=== ACTIVITY ===
Among the entries, find the lines with the string "Count" and copy them.

====== MATERIAL FOR THIS TASK ======

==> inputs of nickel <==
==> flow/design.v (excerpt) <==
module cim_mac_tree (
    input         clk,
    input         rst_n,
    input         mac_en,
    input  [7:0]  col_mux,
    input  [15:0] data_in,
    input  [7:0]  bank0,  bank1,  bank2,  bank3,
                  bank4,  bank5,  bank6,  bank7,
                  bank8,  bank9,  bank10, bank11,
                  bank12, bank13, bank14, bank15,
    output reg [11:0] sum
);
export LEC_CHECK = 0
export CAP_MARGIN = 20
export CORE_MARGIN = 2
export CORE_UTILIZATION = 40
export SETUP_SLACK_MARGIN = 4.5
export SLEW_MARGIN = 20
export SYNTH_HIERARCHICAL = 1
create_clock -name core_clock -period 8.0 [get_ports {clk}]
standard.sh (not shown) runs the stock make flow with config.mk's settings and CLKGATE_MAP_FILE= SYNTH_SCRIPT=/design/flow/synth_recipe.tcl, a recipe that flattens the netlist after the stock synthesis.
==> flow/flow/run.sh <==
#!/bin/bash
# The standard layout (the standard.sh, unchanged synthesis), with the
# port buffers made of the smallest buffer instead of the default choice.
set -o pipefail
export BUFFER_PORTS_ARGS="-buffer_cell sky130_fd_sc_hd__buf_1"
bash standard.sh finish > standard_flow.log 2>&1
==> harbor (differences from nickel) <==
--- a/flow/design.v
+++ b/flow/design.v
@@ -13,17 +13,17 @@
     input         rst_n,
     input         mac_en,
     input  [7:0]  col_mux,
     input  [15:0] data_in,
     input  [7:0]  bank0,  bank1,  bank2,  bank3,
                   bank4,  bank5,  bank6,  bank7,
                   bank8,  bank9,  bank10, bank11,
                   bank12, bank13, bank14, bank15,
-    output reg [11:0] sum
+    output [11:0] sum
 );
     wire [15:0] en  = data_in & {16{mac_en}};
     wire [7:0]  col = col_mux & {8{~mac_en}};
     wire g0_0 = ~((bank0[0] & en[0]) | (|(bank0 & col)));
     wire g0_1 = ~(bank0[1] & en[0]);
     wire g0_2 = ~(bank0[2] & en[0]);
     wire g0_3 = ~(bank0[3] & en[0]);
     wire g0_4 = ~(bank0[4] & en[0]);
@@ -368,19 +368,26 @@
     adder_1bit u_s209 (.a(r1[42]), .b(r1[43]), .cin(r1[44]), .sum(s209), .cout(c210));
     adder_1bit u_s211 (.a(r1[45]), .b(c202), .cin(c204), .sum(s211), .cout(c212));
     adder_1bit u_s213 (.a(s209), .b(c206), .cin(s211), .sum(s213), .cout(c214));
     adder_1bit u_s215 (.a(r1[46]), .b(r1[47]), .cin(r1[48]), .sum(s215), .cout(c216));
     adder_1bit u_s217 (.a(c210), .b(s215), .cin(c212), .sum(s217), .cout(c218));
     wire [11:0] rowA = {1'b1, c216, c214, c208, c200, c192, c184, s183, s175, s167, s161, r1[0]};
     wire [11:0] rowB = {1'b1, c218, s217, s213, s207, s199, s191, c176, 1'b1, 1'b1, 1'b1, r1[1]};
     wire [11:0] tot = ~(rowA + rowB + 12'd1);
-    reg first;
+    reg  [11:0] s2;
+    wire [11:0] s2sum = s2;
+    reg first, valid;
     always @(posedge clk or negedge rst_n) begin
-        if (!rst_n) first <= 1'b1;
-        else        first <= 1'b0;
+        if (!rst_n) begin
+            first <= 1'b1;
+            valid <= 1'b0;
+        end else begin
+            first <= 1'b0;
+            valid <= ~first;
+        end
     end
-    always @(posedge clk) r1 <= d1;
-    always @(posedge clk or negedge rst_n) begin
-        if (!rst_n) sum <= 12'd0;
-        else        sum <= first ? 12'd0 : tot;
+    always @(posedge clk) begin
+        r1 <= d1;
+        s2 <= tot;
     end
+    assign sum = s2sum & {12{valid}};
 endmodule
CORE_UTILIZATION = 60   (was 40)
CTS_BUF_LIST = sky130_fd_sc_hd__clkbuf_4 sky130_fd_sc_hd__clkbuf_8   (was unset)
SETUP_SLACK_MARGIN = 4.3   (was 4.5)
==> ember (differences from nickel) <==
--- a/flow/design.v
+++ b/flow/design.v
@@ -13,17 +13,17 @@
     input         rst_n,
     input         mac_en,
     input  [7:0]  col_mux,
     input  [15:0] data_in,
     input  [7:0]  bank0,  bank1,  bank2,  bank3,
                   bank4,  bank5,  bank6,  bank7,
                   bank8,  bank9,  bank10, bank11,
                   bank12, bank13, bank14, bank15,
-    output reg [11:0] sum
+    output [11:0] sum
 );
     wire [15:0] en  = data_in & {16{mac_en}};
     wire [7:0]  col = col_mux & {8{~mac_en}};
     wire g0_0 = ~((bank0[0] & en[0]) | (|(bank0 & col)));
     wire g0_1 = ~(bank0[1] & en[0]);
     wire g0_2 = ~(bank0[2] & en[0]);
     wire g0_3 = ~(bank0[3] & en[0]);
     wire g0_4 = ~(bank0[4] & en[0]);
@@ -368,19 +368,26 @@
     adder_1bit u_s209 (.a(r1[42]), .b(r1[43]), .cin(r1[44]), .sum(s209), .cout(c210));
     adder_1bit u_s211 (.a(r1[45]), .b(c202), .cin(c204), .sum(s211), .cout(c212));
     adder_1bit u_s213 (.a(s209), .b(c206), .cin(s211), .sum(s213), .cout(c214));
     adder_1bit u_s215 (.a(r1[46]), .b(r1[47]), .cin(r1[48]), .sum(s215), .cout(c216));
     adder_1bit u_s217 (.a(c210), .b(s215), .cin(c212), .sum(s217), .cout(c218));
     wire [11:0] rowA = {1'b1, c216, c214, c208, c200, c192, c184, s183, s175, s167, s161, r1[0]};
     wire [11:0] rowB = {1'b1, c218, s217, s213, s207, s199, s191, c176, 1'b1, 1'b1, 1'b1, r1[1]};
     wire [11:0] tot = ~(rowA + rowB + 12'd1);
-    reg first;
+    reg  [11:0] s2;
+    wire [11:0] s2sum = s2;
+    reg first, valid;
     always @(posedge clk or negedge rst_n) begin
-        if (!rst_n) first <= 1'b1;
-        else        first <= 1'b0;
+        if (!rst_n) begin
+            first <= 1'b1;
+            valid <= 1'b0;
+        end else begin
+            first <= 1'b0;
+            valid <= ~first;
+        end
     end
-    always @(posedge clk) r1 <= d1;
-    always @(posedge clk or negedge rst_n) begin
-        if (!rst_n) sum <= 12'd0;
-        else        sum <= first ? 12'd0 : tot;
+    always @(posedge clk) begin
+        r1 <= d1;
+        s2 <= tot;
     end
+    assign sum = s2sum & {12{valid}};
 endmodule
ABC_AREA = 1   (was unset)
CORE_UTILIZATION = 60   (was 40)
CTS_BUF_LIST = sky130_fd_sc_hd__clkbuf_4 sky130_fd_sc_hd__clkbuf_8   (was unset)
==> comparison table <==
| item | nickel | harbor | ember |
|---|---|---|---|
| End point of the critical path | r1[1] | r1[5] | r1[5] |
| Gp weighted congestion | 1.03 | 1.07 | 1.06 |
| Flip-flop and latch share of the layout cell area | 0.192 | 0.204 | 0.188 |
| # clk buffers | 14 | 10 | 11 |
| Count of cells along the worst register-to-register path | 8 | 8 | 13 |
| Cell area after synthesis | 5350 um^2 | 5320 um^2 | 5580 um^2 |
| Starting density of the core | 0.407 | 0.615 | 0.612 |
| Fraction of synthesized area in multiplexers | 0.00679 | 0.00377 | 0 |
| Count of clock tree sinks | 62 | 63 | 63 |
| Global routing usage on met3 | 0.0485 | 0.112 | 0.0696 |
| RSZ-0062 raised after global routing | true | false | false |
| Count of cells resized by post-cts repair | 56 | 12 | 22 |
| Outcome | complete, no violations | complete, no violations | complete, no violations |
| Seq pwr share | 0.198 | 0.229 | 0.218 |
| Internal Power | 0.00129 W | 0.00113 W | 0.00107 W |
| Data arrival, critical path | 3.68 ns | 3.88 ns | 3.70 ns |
This is an optimization exercise on Yosys and OpenROAD, whose aim is small area, a short achievable clock period and few clock cycles, not a production implementation.
RTL that was checked went through simulation tests only; none was proved equivalent to the original.
Function not checked in runs 4 and 5: the RTL went through the layout flow alone.
Power and IR drop assume default switching activity.

==> flow/design.v (outline; a module is shown in full before it is edited, if it fits) <==
// module Milestone1: 170 lines
// module csc_r: 156 lines
// module csc_g: 168 lines
// module csc_b: 139 lines
// module interp_tree: 149 lines
module Milestone1(
	 input logic Clock,
	 input logic resetn,
	 input logic start,
	 input logic  [15:0] SRAM_read_data,
	 output logic [15:0] SRAM_write_data,
	 output logic done,
	 output logic SRAM_we_n,
	 output logic [17:0] SRAM_address
);
  // ...
==> flow/flow/run.sh <==
#!/bin/bash
# The standard layout (standard.sh) with two changes:
#  - timing repair aims MARGIN ns below the clock period (SETUP_SLACK_MARGIN);
#  - after the standard synthesis, flow/polarity.py removes inverters around
#    full adders (a full adder with all inputs and outputs inverted is the
#    same full adder); registers are untouched.
set -euo pipefail
MARGIN=${MARGIN:-7.3}
sed -e "s/SETUP_SLACK_MARGIN=[0-9.]*/SETUP_SLACK_MARGIN=$MARGIN/" standard.sh > standard_margin.sh
grep -q "SETUP_SLACK_MARGIN=$MARGIN" standard_margin.sh
bash standard_margin.sh synth > synth.log 2>&1
RES=orfs/results/${FLOW_PLATFORM}/Milestone1/base
cp $RES/1_2_yosys.v 1_2_yosys.orig.v
python3 flow/polarity.py 1_2_yosys.orig.v $RES/1_2_yosys.v > polarity.log 2>&1
rm -f $RES/1_synth.odb $RES/1_synth.sdc
bash standard_margin.sh > layout.log 2>&1
==> flow/flow/polarity.py <==
#!/usr/bin/env python3
"""Removes inverters around full adders in a mapped sky130 netlist.

A full adder is self-dual: FA(~a, ~b, ~c) = (~sum, ~cout). Yosys' adder
extraction often leaves inverters on full-adder inputs and outputs; this
pass chooses, per full adder, whether to use it "flipped" (inverted inputs
and outputs) so that as few inverters as possible remain, then rewrites the
netlist. Registers and all other cells are untouched; the logic function of
every register input and output port is unchanged.

usage: polarity.py in.v out.v
"""
import re, sys, random

OUT_PINS = {"X", "Y", "Q", "Q_N", "SUM", "COUT", "HI", "LO"}
FA_IN = ("A", "B", "CIN")
INV = "sky130_fd_sc_hd__inv_1"

src = open(sys.argv[1]).read()
cell_re = re.compile(r"^  (sky130_fd_sc_hd__\w+) (\\\S+ |\S+) \((.*?)\n  \);\n", re.S | re.M)
pin_re = re.compile(r"\.(\w+)\(([^()]*)\)")

cells = []   # [type, name, [(pin, net)], span]
for m in cell_re.finditer(src):
    pins = [(p, n.strip()) for p, n in pin_re.findall(m.group(3))]
    cells.append([m.group(1), m.group(2), pins, m.span()])

# module ports: never rename or remove the nets they are on
hdr = src[:cells[0][3][0]]
ports = set()
for m in re.finditer(r"^\s*(input|output)\s*(\[\d+:\d+\])?\s*(\S+);", hdr, re.M):
    ports.add(m.group(3))
def is_port(net):
    return net.split("[")[0].lstrip("\\").strip() in ports or net.startswith("\\") and net[1:].split("[")[0] in ports

driver = {}
loads = {}
for i, (t, name, pins, _) in enumerate(cells):
    for p, n in pins:
        if p in OUT_PINS:
            driver[n] = (i, p)
        else:
            loads.setdefault(n, []).append((i, p))

# removable inverters: output net internal
removable = set()
for i, (t, name, pins, _) in enumerate(cells):
    if t == INV:
        d = dict(pins)
        if not is_port(d["Y"]) and d["Y"] not in ("1'h0", "1'h1"):
            removable.add(i)

def lit(net, depth=0):
    """(base net, polarity) of a net through removable inverters."""
    if net in driver and driver[net][0] in removable and depth < 50:
        a = dict(cells[driver[net][0]][2])["A"]
        b, p = lit(a, depth + 1)
        return b, p ^ 1
    return net, 0

# consumers of every base net
cons = {}          # base -> list of (cell, pin, r)
for i, (t, name, pins, _) in enumerate(cells):
    if i in removable:
        continue
    for p, n in pins:
        if p in OUT_PINS:
            continue
        b, r = lit(n)
        cons.setdefault(b, []).append((i, p, r))
# ports that are driven through an inverter chain: keep these inverters (skip)
fa = [i for i, c in enumerate(cells) if c[0] == "sky130_fd_sc_hd__fa_1" or c[0].startswith("sky130_fd_sc_hd__fa_")]
faset = set(fa)
flip = {i: 0 for i in fa}

def drv_flip(b):
    if b in driver and driver[b][0] in faset:
        return flip[driver[b][0]]
    return 0

def need_inv(b):
    d = drv_flip(b)
    for (i, p, r) in cons.get(b, []):
        rr = r ^ (flip[i] if (i in faset and p in FA_IN) else 0)
        if rr != d:
            return 1
    return 0

# nets touched by each FA
touch = {}
for i in fa:
    d = dict(cells[i][2])
    s = set()
    for p in FA_IN:
        s.add(lit(d[p])[0])
    s.add(d["SUM"]); s.add(d["COUT"])
    touch[i] = s

base_nets = set(cons.keys())
before = sum(need_inv(b) for b in base_nets)
def greedy():
    improved = True
    rounds = 0
    while improved and rounds < 50:
        improved = False
        rounds += 1
        for i in fa:
            nets = touch[i]
            c0 = sum(need_inv(b) for b in nets)
            flip[i] ^= 1
            c1 = sum(need_inv(b) for b in nets)
            if c1 < c0:
                improved = True
            else:
                flip[i] ^= 1

# greedy descent, then random perturbations (kept when not worse)
greedy()
cur = sum(need_inv(b) for b in base_nets)
rng = random.Random(1)
for it in range(300):
    saved = dict(flip)
    for i in rng.sample(fa, min(len(fa), 4)):
        flip[i] ^= 1
    greedy()
    c = sum(need_inv(b) for b in base_nets)
    if c <= cur:
        cur = c
    else:
        flip.clear(); flip.update(saved)
after = sum(need_inv(b) for b in base_nets)

# rewrite
new_inv = {}    # base -> inverted net name
decls = []
k = [0]
def inv_net(b):
    if b not in new_inv:
        n = f"_polinv_{k[0]}_"
        k[0] += 1
        new_inv[b] = n
        decls.append(f"  wire {n};\n")
    return new_inv[b]

def esc(n):
    return n + " " if n.startswith("\\") else n


out_cells = {}
for i, (t, name, pins, span) in enumerate(cells):
    if i in removable:
        out_cells[i] = ""
        continue
    newpins = []
    for p, n in pins:
        if p in OUT_PINS:
            newpins.append((p, n))
            continue
        b, r = lit(n)
        rr = r ^ (flip[i] if (i in faset and p in FA_IN) else 0)
        d = drv_flip(b)
        newpins.append((p, b if rr == d else inv_net(b)))
    body = ",\n".join(f"    .{p}({esc(n)})" for p, n in newpins)
    out_cells[i] = f"  {t} {name} (\n{body}\n  );\n"

inv_cells = []
for j, (b, n) in enumerate(sorted(new_inv.items(), key=lambda x: x[1])):
    inv_cells.append(f"  {INV} _polinv_cell_{j}_ (\n    .A({esc(b)}),\n    .Y({n})\n  );\n")

res = []
pos = 0
for i, (t, name, pins, span) in enumerate(cells):
    if i == 0:
        res.append(src[pos:span[0]])
        res.extend(decls)
    else:
        res.append(src[pos:span[0]])
    res.append(out_cells[i])
    pos = span[1]
    if i == len(cells) - 1:
        res.extend(inv_cells)
res.append(src[pos:])
open(sys.argv[2], "w").write("".join(res))
print(f"full adders {len(fa)}, flipped {sum(flip.values())}; inverters: {len(removable)} removable,"
      f" needed before {before}, after {after}, written {len(new_inv)}")
==> flow/standard.sh <==
#!/bin/bash
# synth_recipe.tcl (not shown) runs the flow's synth.tcl, then flattens the netlist and writes it again
# the make line also repeats each setting of config.mk as NAME=value (left out here)
make -C /OpenROAD-flow-scripts/flow DESIGN_CONFIG=/design/flow/config.mk WORK_HOME=/design/flow/orfs CLKGATE_MAP_FILE= SYNTH_SCRIPT=/design/flow/synth_recipe.tcl "${@:-finish}"
==> flow/config.mk <==
export PLATFORM = sky130hd
export DESIGN_NAME = Milestone1
export DESIGN_NICKNAME = Milestone1
export VERILOG_FILES = /design/flow/design.v
export SDC_FILE = /design/flow/constraint.sdc
export NUM_CORES = 4
export LEC_CHECK = 0
export CAP_MARGIN = 20
export CORE_MARGIN = 2
export CORE_UTILIZATION = 60
export SETUP_SLACK_MARGIN = 5
export SLEW_MARGIN = 20
==> flow/constraint.sdc <==
create_clock -name core_clock -period 11.0 [get_ports {Clock}]
set_input_delay 2.2000 -clock core_clock [delete_from_list [all_inputs] [get_ports {Clock}]]
set_output_delay 2.2000 -clock core_clock [all_outputs]
set_load 0.01 [all_outputs]
This is an optimization exercise on Yosys and OpenROAD, whose aim is small area, not a production implementation.
Where RTL was checked, it was by simulation tests only, not by an equivalence proof against the original.
No activity file was given, so power comes from the tool's default toggle rates.

==> module ICMP, before the edit <==
module ICMP(readmode,sendmode,hardreset,inputdata,typeoficmpin,codein,restofheaderin,clock,outputmessage,outputvalid,restofheaderout,typeoficmpout,codeout);
input hardreset;
input [31:0] inputdata;
input [31:0] restofheaderin;
input [7:0] typeoficmpin;
input [7:0] codein;
input clock;
input readmode;
input sendmode;
output [31:0] outputmessage;
output outputvalid;
output reg [31:0] restofheaderout;
output reg [7:0] typeoficmpout;
output reg [7:0] codeout;
reg [3:0] cnt;
reg ms, mr;
reg [31:0] p0, p1, p2, p3, p4;
reg [15:0] acc;
wire idle   = (cnt == 4'd0);
wire s_e1   = ms & (cnt == 4'd1);
wire rot    = ms & (cnt >= 4'd4) & (cnt <= 4'd8);
wire first  = ms & (cnt == 4'd4);
wire ins    = ms & (cnt == 4'd8);
wire swin   = ms & (idle | (cnt >= 4'd9));
wire rwin   = mr & (idle | (cnt >= 4'd5));
always @(posedge clock) begin
  if (hardreset) begin
    cnt <= 4'd0;
    ms <= 1'b0;
    mr <= 1'b0;
  end else if (idle) begin
    mr <= readmode;
    ms <= sendmode & ~readmode;
    cnt <= {3'b000, readmode | sendmode};
  end else if ((ms & (cnt == 4'd12)) | (mr & (cnt == 4'd6))) begin
    cnt <= 4'd0;
  end else begin
    cnt <= cnt + 4'd1;
  end
end
wire [15:0] acc_op = first ? 16'd8 : acc;
wire [15:0] sum = acc_op + p0[31:16] + p0[15:0];
always @(posedge clock) begin
  acc <= sum;
  p4 <= rot ? p0 : inputdata;
  p3 <= s_e1 ? restofheaderin : p4;
  p2 <= s_e1 ? {typeoficmpin, codein, 16'd0} : p3;
  p1 <= p2;
  p0 <= {p1[31:16], ins ? sum : p1[15:0]};
end
always @(posedge clock) begin
  if (hardreset) begin
    restofheaderout <= 32'd0;
    typeoficmpout <= 8'd0;
    codeout <= 8'd0;
  end else begin
    if (mr & (cnt == 4'd2)) begin
      typeoficmpout <= p4[31:24];
      codeout <= p4[23:16];
    end
    if (mr & (cnt == 4'd3))
      restofheaderout <= p4;
  end
end
assign outputvalid = swin;
assign outputmessage = ({32{swin}} & p0) | ({32{rwin}} & p3);
endmodule
Background: an optimization exercise with open tools, aiming at small area. Do not read the settings as production practice. Only simulation tests tie the RTL to the original design; equivalence was not proved.

Setup of job 102:
## filter
module filter (
input logic clk, enable,
input logic signed [15:0] inData,
output logic signed [15:0] outData
);
logic [15:0] x [0:31];
always_ff @(posedge clk)
    if (enable) begin
        x[0] <= inData;
        for (int k = 1; k < 32; k++) x[k] <= x[k-1];
    end
  ...
Size in the first run: ~2500 cells after synthesis, roughly 690 flip-flops, ~34 I/O pins, ~49000 um^2 of cells after synthesis.
make LEC_CHECK=0 CAP_MARGIN=20 CORE_MARGIN=2 CORE_UTILIZATION=45 CTS_BUF_LIST=sky130_fd_sc_hd__clkbuf_8 CTS_CLUSTER_DIAMETER=55 CTS_CLUSTER_SIZE=22 GPL_TIMING_DRIVEN=0 PLACE_DENSITY=0.75 SLEW_MARGIN=20 SYNTH_HIERARCHICAL=1 finish   # period 6.5 ns
run.sh (not shown) runs the stock make flow with config.mk's settings and CLKGATE_MAP_FILE= SYNTH_SCRIPT=/design/flow/synth_recipe.tcl, a recipe that flattens the netlist after the stock synthesis.
Both conditions hold for job 102: the flow ran to the end and the final layout passed the timing, DRC and antenna checks.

======

=== ANSWER SECTION ===
| Count of cells along the worst register-to-register path | 8 | 8 | 13 |
| Count of clock tree sinks | 62 | 63 | 63 |
| Count of cells resized by post-cts repair | 56 | 12 | 22 |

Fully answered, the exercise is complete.